EXERCISE DIRECTIONS: Please copy, exactly as they appear below, the lines from the one containing "-- afterwards: timing" through the one containing "Step 2 adds".

========

This is an optimization exercise on Yosys and OpenROAD, whose aim is small area, not a production implementation. Function was checked by simulation only, so behaviour that the tests miss may differ from the original. Power and IR drop assume default switching activity.

## cpu65xx
module cpu65xx(clk, enable, reset, nmi_n, irq_n, so_n, din, dout, addr, we, debugOpcode, debugPc, debugA, debugX, debugY, debugS);
Size: roughly 1100 cells after synthesis, ~9900 µm² of cells after synthesis.
export LEC_CHECK = 0
export CAP_MARGIN = 20
export CORE_MARGIN = 2
export CORE_UTILIZATION = 55
export SLEW_MARGIN = 20
create_clock -name core_clock -period 10.0 [get_ports {clk}]
standard.sh (not shown) runs the stock make flow with config.mk's settings and CLKGATE_MAP_FILE= SYNTH_SCRIPT=/design/flow/synth_recipe.tcl, a recipe that flattens the netlist after the stock synthesis.
==> flow/flow/run.sh <==
#!/bin/bash
# Standard ORFS layout (the standard.sh), with two changes:
#  - the port buffers are the smallest buffer (buf_1) instead of the
#    default choice;
#  - clock tree synthesis inserts no dummy loads.
set -euo pipefail
export BUFFER_PORTS_ARGS="-buffer_cell sky130_fd_sc_hd__buf_1"
export CTS_ARGS="-sink_clustering_enable -repair_clock_nets -dont_use_dummy_load"
bash standard.sh > standard.log 2>&1
The first run went through all stages and came out clean.
==> next run, changes <==
CORE_UTILIZATION = 40   (was 55)
Worst setup slack loses 130 ps.
Clock power came out higher by a few percent.
Power increases slightly.
Die area rises by well over a third.
Final area rose slightly.
Clock skew goes down by 9.0 ps.
==> next run, changes <==
ABC_AREA = 1   (was default)
CORE_UTILIZATION = 65   (was 40)
The changed run finished with timing, DRC and antenna clean.
Worst hold slack improves by 15 ps.
Sequential cell count does not change.
Worst setup slack improved by 62 ps.
First-iteration DRC count rises by a quarter to a third.
Core utilization goes up by 27 points.
Die area went down by well over a third.
Global-route usage came out higher by 14 points.
Area after synthesis came out higher slightly.
==> next run, changes <==
ABC_AREA = default   (was 1)
CORE_UTILIZATION = 55   (was 65)
GPL_TIMING_DRIVEN = 0   (was default)
Result: Power fell by 1.7%; setup slack gets worse by 220 ps; wire length rose by 11%; clock power fell by about 2%; die area rose by 17%; global-route usage fell by 3.7 points; sequential share of layout area fell by 0.28 points; worst hold slack gets better by 5.2 ps.

* * *

## S
Another version of the RTL of cpu65xx (not shown whole).
Size in the first run: ~1300 cells after synthesis, roughly 98 flip-flops, about 95 I/O pins.
export LEC_CHECK = 0
export ABC_AREA = 1
export CAP_MARGIN = 20
export CORE_MARGIN = 2
export CORE_UTILIZATION = 55
export SLEW_MARGIN = 20
create_clock -name core_clock -period 10.0 [get_ports {clk}]
Scripts as last shown in full above: flow/flow/run.sh
Setup changes, S to P
-- flow/config.mk --
<<< S, line 6
export NUM_CORES = 4
export LEC_CHECK = 0
export ABC_AREA = 1
export CAP_MARGIN = 20
export CORE_MARGIN = 2
export CORE_UTILIZATION = 55
export SLEW_MARGIN = 20
>>> P, line 6
export NUM_CORES = 4
export LEC_CHECK = 0
export CAP_MARGIN = 20
export CORE_MARGIN = 2
export CORE_UTILIZATION = 40
export SLEW_MARGIN = 20
[summary]
Worst hold margin was higher in the run labelled S.
Summary of P over S: ratio of total power to cell area now smaller; amount of wire on met3 after detailed routing now smaller; total power now larger.

* * *

RTL: one of the versions met above, not the one the previous note started from.
Size in the first run: about 98 flip-flops, ~95 I/O pins.
export LEC_CHECK = 0
export CAP_MARGIN = 20
export CORE_MARGIN = 2
export CORE_UTILIZATION = 40
export SLEW_MARGIN = 20
create_clock -name core_clock -period 10.0 [get_ports {clk}]
==> flow/flow/run.sh <==
#!/bin/bash
# Standard ORFS layout (the standard.sh), with two changes:
#  - the port buffers are the smallest buffer (buf_1) instead of the
#    default choice;
#  - clock tree synthesis uses clkbuf_8 below the root buffer and
#    inserts no dummy loads.
set -euo pipefail
export BUFFER_PORTS_ARGS="-buffer_cell sky130_fd_sc_hd__buf_1"
export CTS_ARGS="-sink_clustering_enable -repair_clock_nets -dont_use_dummy_load -root_buf sky130_fd_sc_hd__clkbuf_16 -buf_list sky130_fd_sc_hd__clkbuf_8"
bash standard.sh > standard.log 2>&1
Next try:
==> flow/flow/run.sh (replaced) <==
#!/bin/bash
# Standard ORFS layout (the standard.sh), with two changes:
#  - the port buffers are the smallest buffer (buf_1) instead of the
#    default choice;
#  - clock tree synthesis inserts no dummy loads.
set -euo pipefail
export BUFFER_PORTS_ARGS="-buffer_cell sky130_fd_sc_hd__buf_1"
export CTS_ARGS="-sink_clustering_enable -repair_clock_nets -dont_use_dummy_load"
bash standard.sh > standard.log 2>&1
Settings changed: ABC_CLOCK_PERIOD_IN_PS set to 14000.
Outcome: Final cell count does not change. Hold slack is unchanged. Maximum frequency stays the same. Worst setup slack is unchanged. Power is unchanged. Global-route usage stays the same. Utilization stays the same. Synthesized cell count stays the same. Routed wire length stays the same. Via count does not change.
Next try:
Settings changed: ABC_CLOCK_PERIOD_IN_PS 14000 to unset, CAP_MARGIN 20 to 5, CORE_UTILIZATION 40 to 55, SLEW_MARGIN 20 to 5.
Power goes down by 0.69%.
Area after synthesis is unchanged.
Sequential cell count is unchanged.
Cell area shrinks by 1.5%.
Via count rose by 0.59%.
Final cell count falls by 6.6%.
Combinational power went down by about 0.6%.
Maximum frequency went up by 1.1%.
Setup slack is better by 0.11 ns.
Die area decreases by 27%.
Clock-buffer cell count does not change.
Next try:
--- a/flow/flow/run.sh
+++ b/flow/flow/run.sh
@@ -5 +5,2 @@
-#  - clock tree synthesis inserts no dummy loads.
+#  - clock tree synthesis clusters up to 50 sinks per buffer and inserts
+#    no dummy loads.
@@ -8 +9 @@
-export CTS_ARGS="-sink_clustering_enable -repair_clock_nets -dont_use_dummy_load"
+export CTS_ARGS="-sink_clustering_enable -sink_clustering_size 50 -sink_clustering_max_diameter 300 -repair_clock_nets -dont_use_dummy_load"
Settings changed: CAP_MARGIN 5 to 20, CORE_UTILIZATION 55 to 40, SLEW_MARGIN 5 to 20.
The new run went through all stages and came out clean.
Via count drops by 0.59%.
Critical path depth drops by 1.
Synthesized cell count stays the same.

* * *

Setup of JK:
cpu65xx with an RTL version that a note above also has.
For scale: about 1100 cells after synthesis, ~9800 µm² of cells after synthesis.
// cpu65xx
module cpu65xx(clk, enable, reset, nmi_n, irq_n, so_n, din, dout, addr, we, debugOpcode, debugPc, debugA, debugX, debugY, debugS);
export LEC_CHECK = 0
export CAP_MARGIN = 20
export CORE_MARGIN = 2
export CORE_UTILIZATION = 55
export SLEW_MARGIN = 20
create_clock -name core_clock -period 10.0 [get_ports {clk}]
==> flow/flow/run.sh <==
#!/bin/bash
# Standard ORFS layout (the standard.sh), with two changes:
#  - the port buffers are the smallest buffer (buf_1) instead of the
#    default choice;
#  - clock tree synthesis inserts no dummy loads.
set -euo pipefail
export BUFFER_PORTS_ARGS="-buffer_cell sky130_fd_sc_hd__buf_1"
export CTS_ARGS="-sink_clustering_enable -repair_clock_nets -dont_use_dummy_load"
bash standard.sh > standard.log 2>&1
No stage failed in JK, and the final checks on the layout all came back clean.
[inputs] MS vs JK
# JK
export LEC_CHECK = 0
export CAP_MARGIN = 20
export CORE_MARGIN = 2
export CORE_UTILIZATION = 55
export SLEW_MARGIN = 20
create_clock -name core_clock -period 10.0 [get_ports {clk}]
# MS
export LEC_CHECK = 0
export ABC_AREA = 1
export CAP_MARGIN = 20
export CORE_MARGIN = 2
export CORE_UTILIZATION = 65
export SLEW_MARGIN = 20
create_clock -name core_clock -period 10.0 [get_ports {clk}]
==> flow/flow/run.sh <==
#!/bin/bash
# Standard ORFS layout (the standard.sh), with two changes:
#  - the port buffers are the smallest buffer (buf_1) instead of the
#    default choice;
#  - clock tree synthesis uses clkbuf_8 and inserts no dummy loads.
set -euo pipefail
export BUFFER_PORTS_ARGS="-buffer_cell sky130_fd_sc_hd__buf_1"
export CTS_ARGS="-sink_clustering_enable -repair_clock_nets -dont_use_dummy_load -buf_list sky130_fd_sc_hd__clkbuf_8"
bash standard.sh > standard.log 2>&1
Notes after the runs:
Against JK, MS comes in about 15% higher on static leakage. MS against JK: switching power as a share of total power higher; worst setup slack higher. Relative to JK, well-tap cell count has decreased by 41 in MS. Summary — final cell count, MS relative to JK: higher, by 150.
Inputs modified between MS and AL:
==> flow/flow/run.sh <==
#!/bin/bash
# Standard ORFS layout (the standard.sh), with two changes:
#  - the port buffers are the smallest buffer (buf_1) instead of the
#    default choice;
#  - clock tree synthesis inserts no dummy loads.
set -euo pipefail
export BUFFER_PORTS_ARGS="-buffer_cell sky130_fd_sc_hd__buf_1"
export CTS_ARGS="-sink_clustering_enable -repair_clock_nets -dont_use_dummy_load"
bash standard.sh > standard.log 2>&1
Findings:
Met1 wire length: AL vs MS down 2.5%. On highest achievable clock rate, AL and MS are neck and neck. | final standard cell area without fillers | AL vs MS | about 1% higher |. Of AL and MS, MS shows the higher fraction of area in registers, with AL below it. The clock tree cell share of total cell area of AL exceeds that of MS by 0.98 points. Wire: AL routes more than MS. Comparing AL and MS, clock distribution power is higher on AL. Slew at the pin closest to its max-slew limit | AL above MS.
Inputs modified between AL and TR:
# AL
export LEC_CHECK = 0
export ABC_AREA = 1
export CAP_MARGIN = 20
export CORE_MARGIN = 2
export CORE_UTILIZATION = 65
export SLEW_MARGIN = 20
create_clock -name core_clock -period 10.0 [get_ports {clk}]
# TR
export LEC_CHECK = 0
export CAP_MARGIN = 20
export CORE_MARGIN = 2
export CORE_UTILIZATION = 65
export SLEW_MARGIN = 20
create_clock -name core_clock -period 10.0 [get_ports {clk}]
Internal power component for TR is higher than for AL. TR against AL; power in combinational cells is up by a few percent. Per the comparison of TR with AL, chip height went up; post-route clock period utilization went up. Fraction of area in registers, AL and TR: lower on TR. Compared with AL, TR instantiates a smaller number of cells. Compared with AL, TR shows a met3 usage in global routing that is 0.77 points higher. Worst setup slack (higher): AL. On smallest hold slack: between AL and TR, it ends up lower for TR. TR ended up with a higher first-pass GRT wire length than AL did. Of AL and TR, the run reporting the lower XOR/XNOR share of the synthesized area was AL.

* * *

## run 3
cpu65xx, a different RTL version from the one above (not shown whole).
Size: about 98 flip-flops, ~11000 µm² of cells after synthesis.
## cpu65xx
module cpu65xx
(
  clk,
  enable,
  reset,
  nmi_n,
  irq_n,
  so_n,
  din,
  dout,
  addr,
  we,
  debugOpcode,
  debugPc,
  debugA,
  debugX,
  debugY,
  debugS
);
make LEC_CHECK=0 CAP_MARGIN=20 CORE_MARGIN=2 CORE_UTILIZATION=40 SLEW_MARGIN=20 finish   # period 10.0 ns
run.sh (not shown) runs the stock make flow with config.mk's settings and CLKGATE_MAP_FILE= SYNTH_SCRIPT=/design/flow/synth_recipe.tcl, a recipe that flattens the netlist after the stock synthesis.
Stock flow here: none of the scripts above is used.
Run 3 completed; timing, DRC and antenna clean
The inputs of run 1 differ from those of run 3 as listed below.
==> flow/flow/run.sh (new file) <==
#!/bin/bash
# Standard ORFS layout (the standard.sh), with two changes:
#  - the port buffers are the smallest buffer (buf_1) instead of the
#    default choice;
#  - clock tree synthesis inserts no dummy loads.
set -euo pipefail
export BUFFER_PORTS_ARGS="-buffer_cell sky130_fd_sc_hd__buf_1"
export CTS_ARGS="-sink_clustering_enable -repair_clock_nets -dont_use_dummy_load"
bash standard.sh > standard.log 2>&1
==> flow/standard.sh (new file) <==
#!/bin/bash
# synth_recipe.tcl (not shown) runs the flow's synth.tcl, then flattens the netlist and writes it again
# the make line also repeats each setting of config.mk as NAME=value (left out here)
make -C /OpenROAD-flow-scripts/flow DESIGN_CONFIG=/design/flow/config.mk WORK_HOME=/design/flow/orfs CLKGATE_MAP_FILE= SYNTH_SCRIPT=/design/flow/synth_recipe.tcl "${@:-finish}"
removed: flow/run.sh
Results
Timing startpoint of the critical path: theOpcode[0]$_SDFFCE_PP0P_ -> run 1, theOpcode[6]$_SDFFCE_PP1P_ -> run 3
Comparing clock network fraction of design power for run 1 and run 3, the bigger number came from run 3.
Core utilization: run 1 lower than run 3
Run 1 vs run 3: area after detailed placement down by a few percent
Compare run 1 and run 3 | detailed-routed wire length on met3 higher: run 1
Of run 1 and run 3, the higher largest net degree at the start of global routing belongs to run 1.

-- afterwards: timing with drivers on the ports --
The flow's constraints put no driver on any port. The routed layouts listed below were extracted and timed again, unchanged, in two steps.
Step 1: set_driving_cell puts a clkbuf_16 on clk and a buf_2 on each other input, an assumption about the parent block.
Step 2 adds t to the input delays and takes it off the output delays; t is the mean of the earliest and latest rising clock arrival at the registers after step 1. Input paths then give back, and output paths get back, about the clock's delay inside the block.
Three values: ideal, step 1, step 2; two values: the first two.
| run | shift t [ns] | setup slack, ns | worst slew at a driven data input, ns |
|---|---|---|---|
| the first run of note 1 | 0.389 | 0.654 / 0.654 / 0.654 | 0.05 |
| the second run of note 1 | 0.398 | 0.529 / 0.529 / 0.529 | 0.04 |
| the third run of note 1 | 0.400 | 0.591 / 0.591 / 0.591 | 0.03 |
| the fourth run of note 1 | 0.395 | 0.371 / 0.371 / 0.371 | 0.03 |
| S | 0.405 | 1.154 / 1.107 / 1.217 | 0.03 |
| P | 0.398 | 0.517 / 0.516 / 0.516 | 0.03 |
| the first run of note 3 | 0.398 | 0.529 / 0.529 / 0.529 | 0.04 |
| the second run of note 3 | 0.398 | 0.529 / 0.529 / 0.529 | 0.04 |
| the third run of note 3 | 0.390 | 0.636 / 0.636 / 0.636 | 0.05 |
| the fourth run of note 3 | 0.398 | 0.529 / 0.529 / 0.529 | 0.04 |
| JK | 0.399 | 0.499 / 0.499 / 0.499 | 0.05 |
| MS | 0.436 | 0.968 / 0.925 / 1.133 | 0.03 |
| AL | 0.404 | 0.993 / 0.946 / 1.093 | 0.03 |
| TR | 0.400 | 0.535 / 0.535 / 0.535 | 0.04 |
| run 3 | 0.404 | 0.868 / 0.821 / 0.948 | 0.03 |
| run 1 | 0.393 | 0.687 / 0.641 / 0.746 | 0.03 |
After both steps every run listed still meets setup and hold. The setup slack of P, which loses most, moves by -0.001 ns with the drivers and by -0.001 ns with both steps.
What follows belongs to an exercise in optimizing a design on an open flow for small area and a short achievable clock period; a production flow would make more cautious choices. Where RTL was checked, it was by simulation tests only, not by an equivalence proof against the original.

==> inputs of trial 83 <==
==> flow/design.v <==
module SPI_SLAVE(
    input            clk,
    input            rst_n,
    input            MOSI,
    input            SS_n,
    input      [7:0] tx_data,
    input            tx_valid,
    output reg [9:0] rx_data,
    output reg       rx_valid,
    output reg       MISO
);
localparam IDLE      = 3'b000;
localparam CHK_CMD   = 3'b001;
localparam WRITE     = 3'b011;
localparam READ_ADD  = 3'b010;
localparam READ_DATA = 3'b110;
reg [2:0] cs, ns;
reg [7:0] tx_shift;
reg signed [3:0] counter;
reg       read_add_flg;
reg [9:0] P_rx_data;
always @(posedge clk or negedge rst_n) begin
    if (!rst_n)
        cs <= IDLE;
    else
        cs <= ns;
end
always @(*) begin
    case(cs)
        IDLE:      ns = (SS_n == 0) ? CHK_CMD : IDLE;
        CHK_CMD: begin
            if (SS_n == 0 && MOSI == 0)
                ns = WRITE;
            else if (SS_n == 0 && MOSI == 1 && !read_add_flg)
                ns = READ_ADD;
            else if (SS_n == 0 && MOSI == 1 && read_add_flg)
                ns = READ_DATA;
            else
                ns = IDLE;
        end
        WRITE:      ns = (SS_n == 0) ? WRITE : IDLE;
        READ_ADD:   ns = (SS_n == 0) ? READ_ADD : IDLE;
        READ_DATA:  ns = (SS_n == 0) ? READ_DATA : IDLE;
        default:    ns = IDLE;
    endcase
end
always @(posedge clk or negedge rst_n) begin
    if (!rst_n) begin
        rx_data      <= 0;
        rx_valid     <= 0;
        MISO         <= 0;
        counter      <= -1;
        read_add_flg <= 0;
        tx_shift     <= 0;
         P_rx_data <=0;
    end else begin
        rx_valid <= 0;    
        case (cs)
            IDLE: begin
                rx_data      <= 0;
                MISO         <= 0;
                counter      <= -1;
                rx_valid <= 0; 
                tx_shift     <= 0;
                 P_rx_data <=0;
            end
            WRITE: begin
                counter <= counter + 1;
                P_rx_data <= {P_rx_data[8:0], MOSI};
                if (counter == 4'd9) begin
                    rx_valid <= 1;
                    rx_data  <= P_rx_data;
                    counter  <= -1;
                end
            end
            READ_ADD: begin
                counter <= counter + 1;
                P_rx_data <= {P_rx_data[8:0], MOSI};
                if (counter == 4'd9) begin
                    rx_valid <= 1;
                    rx_data  <= P_rx_data;
                    counter  <= -1;
                    read_add_flg <= 1;
                end
            end
            READ_DATA: begin
                if (tx_valid) begin
                    rx_valid     <= 0;
                    if (counter == -1) begin
                        tx_shift <= tx_data;   
                        counter  <= 4'd7;
                    end else begin
                        MISO     <= tx_shift[0];
                        tx_shift <= tx_shift >> 1;
                        counter  <= counter - 1;
                    end
                end
                else begin 
                          counter <= counter + 1;
                P_rx_data <= {P_rx_data[8:0], MOSI};
                if (counter == 4'd9) begin
                    rx_valid     <= 1;
                    counter      <= -1;
                    read_add_flg <= 0;
                    rx_data  <= P_rx_data;
                end
            end
            end
        endcase
    end
end
endmodule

========

RESPONSE FOR THIS EXERCISE:
-- afterwards: timing with drivers on the ports --
The flow's constraints put no driver on any port. The routed layouts listed below were extracted and timed again, unchanged, in two steps.
Step 1: set_driving_cell puts a clkbuf_16 on clk and a buf_2 on each other input, an assumption about the parent block.
Step 2 adds t to the input delays and takes it off the output delays; t is the mean of the earliest and latest rising clock arrival at the registers after step 1. Input paths then give back, and output paths get back, about the clock's delay inside the block.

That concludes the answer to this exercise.